There are some great pages at the beginning of #11 where Cielo is talking to her dad Nicholas. You can guess she’s there under some sort of pretense and isn’t really going to hand the Albino scientist over, as she tells her dad. Kaplan makes Nicholas Brandt an interesting antagonist because he believes what he’s doing is for the greater good. He’s not a hand-wringing psychopath, set up merely to have the hero knock him down again. That being said, he’s a “ends justify the means” type of guy and we get to see both the fatherly and conniving side of him in this one.
It’s no surprise that Baxter and Val’s plan doesn’t go quite as smoothly as they would have hoped. He finds himself having to make a deal in order to be free of the city, which leads to his reuniting with Cielo. His part is rather straightforward, but there was an interesting bit of conversation between him and Cielo as she seemed to harbor a bit of a grudge for leaving her alone to deal with her questions about Solarity. It’s been so long since the two had been together that I didn’t remember how their last interaction went, so I had the same reaction Baxter did and was surprised there was some resentment there. It all leads to a cliffhanger ending that I suspect will have some real consequences come next issue.

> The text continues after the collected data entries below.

## src/hdl/aoc_pkg.sv

```systemverilog
// Shared constants and types of the shake level detector.
`timescale 1ns / 1ps
`default_nettype none

package aoc_pkg;

   localparam int CAL_LOG2_DEFAULT    = 10;
   localparam int NUM_SENSORS_DEFAULT = 2;
   localparam int ACCEL_W             = 16;
   localparam int THRESH_W            = 54;
   localparam int CSR_IDX_W           = 2;

   localparam logic [CSR_IDX_W-1:0] REG_THRESH_HIGH = 2'd0;
   localparam logic [CSR_IDX_W-1:0] REG_THRESH_MID  = 2'd1;
   localparam logic [CSR_IDX_W-1:0] REG_THRESH_LOW  = 2'd2;

   localparam logic [THRESH_W-1:0] THRESH_HIGH_RESET = 54'd11258999068426;
   localparam logic [THRESH_W-1:0] THRESH_MID_RESET  = 54'd2814749767106;
   localparam logic [THRESH_W-1:0] THRESH_LOW_RESET  = 54'd112589990684;

   localparam logic [1:0] LEVEL_QUIET = 2'd0;
   localparam logic [1:0] LEVEL_LOW   = 2'd1;
   localparam logic [1:0] LEVEL_MID   = 2'd2;
   localparam logic [1:0] LEVEL_HIGH  = 2'd3;

   localparam logic [2:0] ALARM_QUIET   = 3'd0;
   localparam logic [2:0] ALARM_S0_MAX  = 3'd3;
   localparam logic [2:0] ALARM_S1_BASE = 3'd3;
   localparam logic [2:0] ALARM_S1_MIN  = 3'd4;
   localparam logic [2:0] ALARM_S1_MAX  = 3'd6;

   typedef struct packed {
      logic [THRESH_W-1:0] high;
      logic [THRESH_W-1:0] mid;
      logic [THRESH_W-1:0] low;
   } thresh_type;

endpackage

`default_nettype wire

```

## src/hdl/aoc_cls.sv

```systemverilog
// Threshold comparison, alarm coding and the result register.
`timescale 1ns / 1ps
`default_nettype none

module aoc_cls
   import aoc_pkg::*;
#(
   parameter int CAL_LOG2 = CAL_LOG2_DEFAULT,
   localparam int MAG_W   = 2 * (ACCEL_W + CAL_LOG2) + 2,
   localparam int SHIFT   = 2 * CAL_LOG2 - 20
) (
   input  wire               clock,
   input  wire               reset,
   input  wire thresh_type   thresh,
   input  wire               in_valid,
   output logic              in_ready,
   input  wire               in_sensor,
   input  wire [MAG_W-1:0]   in_mag,
   output logic              out_valid,
   input  wire               out_ready,
   output logic [2:0]        out_code,
   output logic              out_sensor
);

   logic [MAG_W-1:0] high_s;
   logic [MAG_W-1:0] mid_s;
   logic [MAG_W-1:0] low_s;
   logic [1:0]       level;
   logic [2:0]       code_in;
   logic [2:0]       code_ff;
   logic             sensor_ff;
   logic             valid_ff;
   logic             valid_in;

   // Bring the thresholds onto the scale of the squared sum; scaling down floors.
   if (SHIFT >= 0) begin : g_scale_up
      assign high_s = MAG_W'(thresh.high) << SHIFT;
      assign mid_s  = MAG_W'(thresh.mid) << SHIFT;
      assign low_s  = MAG_W'(thresh.low) << SHIFT;
   end else begin : g_scale_down
      localparam int DOWN = -SHIFT;
      assign high_s = MAG_W'(thresh.high >> DOWN);
      assign mid_s  = MAG_W'(thresh.mid >> DOWN);
      assign low_s  = MAG_W'(thresh.low >> DOWN);
   end

   // Tested from the top down, whatever order the thresholds are programmed in.
   always_comb begin
      if (in_mag > high_s) begin
         level = LEVEL_HIGH;
      end else if (in_mag > mid_s) begin
         level = LEVEL_MID;
      end else if (in_mag > low_s) begin
         level = LEVEL_LOW;
      end else begin
         level = LEVEL_QUIET;
      end
   end

   always_comb begin
      if (in_sensor && (level != LEVEL_QUIET)) begin
         code_in = {1'b0, level} + ALARM_S1_BASE;
      end else begin
         code_in = {1'b0, level};
      end
   end

   assign in_ready = !valid_ff || out_ready;
   assign valid_in = in_ready ? in_valid : valid_ff;

   always_ff @(posedge clock) begin
      if (reset) begin
         valid_ff <= 1'b0;
      end else begin
         valid_ff <= valid_in;
      end
   end

   always_ff @(posedge clock) begin
      if (in_valid && in_ready) begin
         code_ff   <= code_in;
         sensor_ff <= in_sensor;
      end
   end

   assign out_valid  = valid_ff;
   assign out_code   = code_ff;
   assign out_sensor = sensor_ff;

endmodule

`default_nettype wire

```

## config.mk

```make
export PLATFORM = sky130hd
export DESIGN_NAME = aoc_cls
export DESIGN_NICKNAME = d
export VERILOG_FILES = /design/src/hdl/aoc_pkg.sv /design/src/hdl/aoc_cls.sv
export SDC_FILE = /design/constraint.sdc
export NUM_CORES = 1
export LEC_CHECK = 0
export ABC_CLOCK_PERIOD_IN_PS = 3150
export BUFFER_PORTS_ARGS = -buffer_cell sky130_fd_sc_hd__buf_4
export CAP_MARGIN = 20
export CORE_MARGIN = 3
export CORE_UTILIZATION = 25
export DETAILED_ROUTE_END_ITERATION = 8
export PLACE_DENSITY = 0.49
export SETUP_SLACK_MARGIN = 0.3
export SYNTH_ARGS = -nofsm -noshare
export SYNTH_HDL_FRONTEND = slang
export SYNTH_SLANG_ARGS = --single-unit
```

## constraint.sdc

```tcl
create_clock -name clock -period 3.15 [get_ports clock]
set_clock_uncertainty 0.15 [all_clocks]
set_input_delay 0.1575 -clock clock [delete_from_list [all_inputs] [get_ports clock]]
set_output_delay 0.1575 -clock clock [all_outputs]
set_load 0.01 [all_outputs]
```

==> out/metrics.yaml <==
synthesis:
  synth_area_leader_cell: "ha_1"
  yosysTopAreaCellShare_pct: 47.3
  yosysSeqAreaShare_pct: 3.23
  synth_warnings: 0
  synthTopCellsByArea: "ha_1, inv_1, a21oi_1"
  synth_fp_nets: 981
  synth-edff-count: 4
  synth_area_sq_um: 4340
  synth_common_cells: "inv_1, ha_1, a21oi_1"
  yosys.cell_count.top_type: "inv_1"
  ys_ff_latch: 5
  ys_async_sr_fraction_pct: 0
  ys_dominant_reg_cell: "edfxtp_1"
  avgSynthCellArea_sq_um: 7.27
  post_synth_num_cell_types: 40
  syn-instance-count: 596
grt:
  antenna_found_initial: 0
  busiest_layer: "met2"
  grt_max_degree: 5
  grt_use_met1_pct: 19.7
  grt.overflow.total: 0
  use_met3_pct: 2.56
  grtUsageTotal_pct: 14.8
  grt_pass1_vias: 4724
  use_met2_pct: 25.9
  grt_pass1_wl_um: 22600
routing:
  routedWlPerCell_um: 14.1
  first_pass_iters: 4
  avgViaCountPerCell: 4.45
  drc: 0
  ant_nets: 0
  drt_iter0_drc: 129
  vias: 4708
  wl_um: 14900
worst_setup_path:
  critPathKind: "in -> reg"
  cp_top_family: "simple AND/OR/NAND/NOR gates"
  start_kind: "input port"
  worstPathArrival_ns: 2.48
  crit_fanout: 3
  slowest_stage: "ha_1"
  cp.required_ns: 2.96
  crit_chain: "buf_4 > ha_1 > nand4_2 > nor4_4 > and4_4 > and4_4 > a21oi_2 > o32ai_4 > inv_2 > ha_1 > nand2b_4 > xnor2_1"
  max_stage_delay_ns: 0.32
  endpoint_kind: "flop"
  cp.buffers_inverters: 2
clock_network:
  cts_sinks: 5
  htreeDepth: 1
  clk_path_buf_depth: 2
  numCtsBuffers: 3
  clk_pin_slew_worst_paths_ns: 0.03
  clockRootBuffer: "clkbuf_16"
  cts_tree: "built"
  clk_latency_ns: 0.22
timing:
  clock.fmax_mhz: 375
  hold_viol: 0
  worst_pin_slew_ns: 0.408
  setup_viol_count_final: 0
  finalCritPeriodShare_pct: 84.6
  slew_violations: 0
  relSlewSlack_pct: 72.5
  min_period_ns: 2.66
  rsz0062_at_grt: "false"
pwr:
  irDropWorstVdd_mv: 0.181
  p_leak_nw: 3.93
  sequentialPowerShare_pct: 7.9
  p_per_area_nw_per_um2: 164
  pwr-share-comb_pct: 73.0
  p_int_w: 0.000676
  power.switching_w: 0.000405
  swShare_pct: 37.5
  power_frac_clock_pct: 19.0
  totalPowerFinal_w: 0.00108
die:
  num_rows: 47
  die_h_um: 138
  die_x_um: 138
  num_io_pins: 227
  die-area_sq_um: 19000
  core-area_sq_um: 16800
  start_util_pct: 25.9
cells_and_area:
  num-fill-cells: 1771
  drive_gt1_share_pct: 31.5
  design_area_sq_um: 6580
  antenna_cells: 0
  synthToLayoutAreaGrowth_pct: 51.7
  final_nets: 1225
placed_design:
  gp_congestion: 0.810
  io_buffers: 226
  dp_hpwl_um: 13900
  placed_area_sq_um: 6350
flow_run:
  timing.max_cap.violations: 0
outcome:
  outcome: "completed"
hold_path:
  hold_path.class: "in -> reg"
==> flip-flops by register name (all words and copies together) (netlist names) <==
signal and cells:
out_code 3, out_sensor 1, out_valid 1
==> layer usage <==
| metal | wire length, um | vias to the layer above |
|---|---|---|
| met5 | 0 | - |
| met4 | 57 | 0 |
| met3 | 1110 | 4 |
| met2 | 6890 | 144 |
| met1 | 6870 | 1993 |
| li1 | - | 2567 |
==> worst paths after layout <==
path | depth (start not counted) | slack [ns] | to | from
setup / recovery | 12 | 0.49 | out_code[0]$_DFFE_PP_ | in_mag[49]
hold / removal | 3 | 0.03 | out_valid$_SDFFE_PP0N_ | in_valid
hold reg to reg | 2 | 0.38 | out_valid$_SDFFE_PP0N_ | out_valid$_SDFFE_PP0N_
setup reg to reg | 2 | 2.05 | out_code[1]$_DFFE_PP_ | out_valid$_SDFFE_PP0N_
==> placed cells by master, fill, tap and decap left out, types with 2 or more instances in the layout <==
master and n:
o211ai_1 4, nor4_2 2, clkbuf_16 3, o21ai_0 15, and4_1 8, nand4_2 2, nor3_1 4, o21ai_1 2
a21boi_0 4, and4_4 2, a21oi_2 5, nand2b_1 3, buf_4 237, ha_1 163, edfxtp_1 4, nor2b_1 2
inv_1 164, nor2_1 17, nand4_1 26, and3_2 2, a221oi_1 3, nor4_4 2, a21oi_1 61, nand3_1 20
a211oi_1 4, a21o_1 12, and2_1 2, a221o_1 2, dlygate4sd3_1 2, o31ai_1 4, nand2_1 37
==> stage by stage <==
step | cells | hold slack (ns) | setup TNS [ns] | utilization [%] | setup WS (ns)
floorplan | 596 | 0.0766 | 0 | - | 0.461
global placement | 1048 | 0.166 | 0 | 37.9 | 0.0908
detailed placement | 1048 | 0.166 | -0.0250 | 37.9 | -0.0140
CTS | 1054 | 0.0332 | 0 | 38.6 | 0.315
global route | 1059 | 0.0595 | 0 | 39.2 | 0.320
finish | 1059 | 0.0347 | 0 | 39.2 | 0.486
==> final cells by class <==
class	count	area, sq um	share of cell area [%]
clock buffers	4	78.8	1.20
inverters	165	619	9.42
multi-input cells	426	3660	55.7
flip-flops and latches	5	140	2.13
well taps	220	275	4.19
repair buffers	239	1800	27.4
==> repair_timing <==
item | 4_1_cts | 5_1_grt
buffers inserted | 0 | 5
resized for setup | 5 | 12
setup endpoints to repair | 2 | 3
pin swaps | 2 | 10
hold buffers | 2 | 0
hold endpoints to repair | 2 | 0
==> worst min-delay path, cell delays in order <==
cell and delay, ns:
buf_4 0.11, inv_1 0.04, a21oi_1 0.05
==> power groups by stage <==
| stage | clock network, W | registers, W | logic (W) |
|---|---|---|---|
| 3_3_place_gp | 0 | 0.0000868 | 0.000765 |
| 3_5_place_dp | 0 | 0.0000868 | 0.000767 |
| 4_1_cts | 0.000205 | 0.0000859 | 0.000779 |
| 2_1_floorplan | 0 | 0.0000916 | 0.000391 |
| 5_1_grt | 0.000211 | 0.0000869 | 0.000911 |
| 6_report | 0.000206 | 0.0000858 | 0.000789 |
==> cell families (layout without fill, tap and decap cells) <==
group	count (synthesis)	count (layout)	synth area share [%]
mux	1	1	0.231
flops	5	5	3.23
simple gates	134	134	16.5
buf+inv	165	408	14.3
xor+xnor	1	1	0.202
fa+ha+maj	164	164	47.3
compound gates	126	126	18.2
(Power assumes the default switching activity.)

As always, I’m a big fan of the art and color, by Giovanni Timpano and Flavio Dispenza respectively, and nothing changes here. It’s another solid effort, with consistent quality that has been there since the beginning of the series. Of note is a section in the back of the book where Dispenza goes through the process of coloring Eclipse. It was interesting to see the thought process behind the decisions that go into details like shadowing and how to draw the eye to a certain area when dealing with a vast landscape scene. It’s a cool peek behind the curtain for anyone interested in the process of making a comic and how much thought and planning goes into each page and panel.
The team behind Eclipse has shown a flair for making a nice, tight story arc that is interesting on it own, while still adding to the overall concept of the comic. This issue sets up the climax of the arc and really makes you excited to see how everything shakes out. Assuming the team keeps up this level of quality, Eclipse is one of the best written and looking books out there today.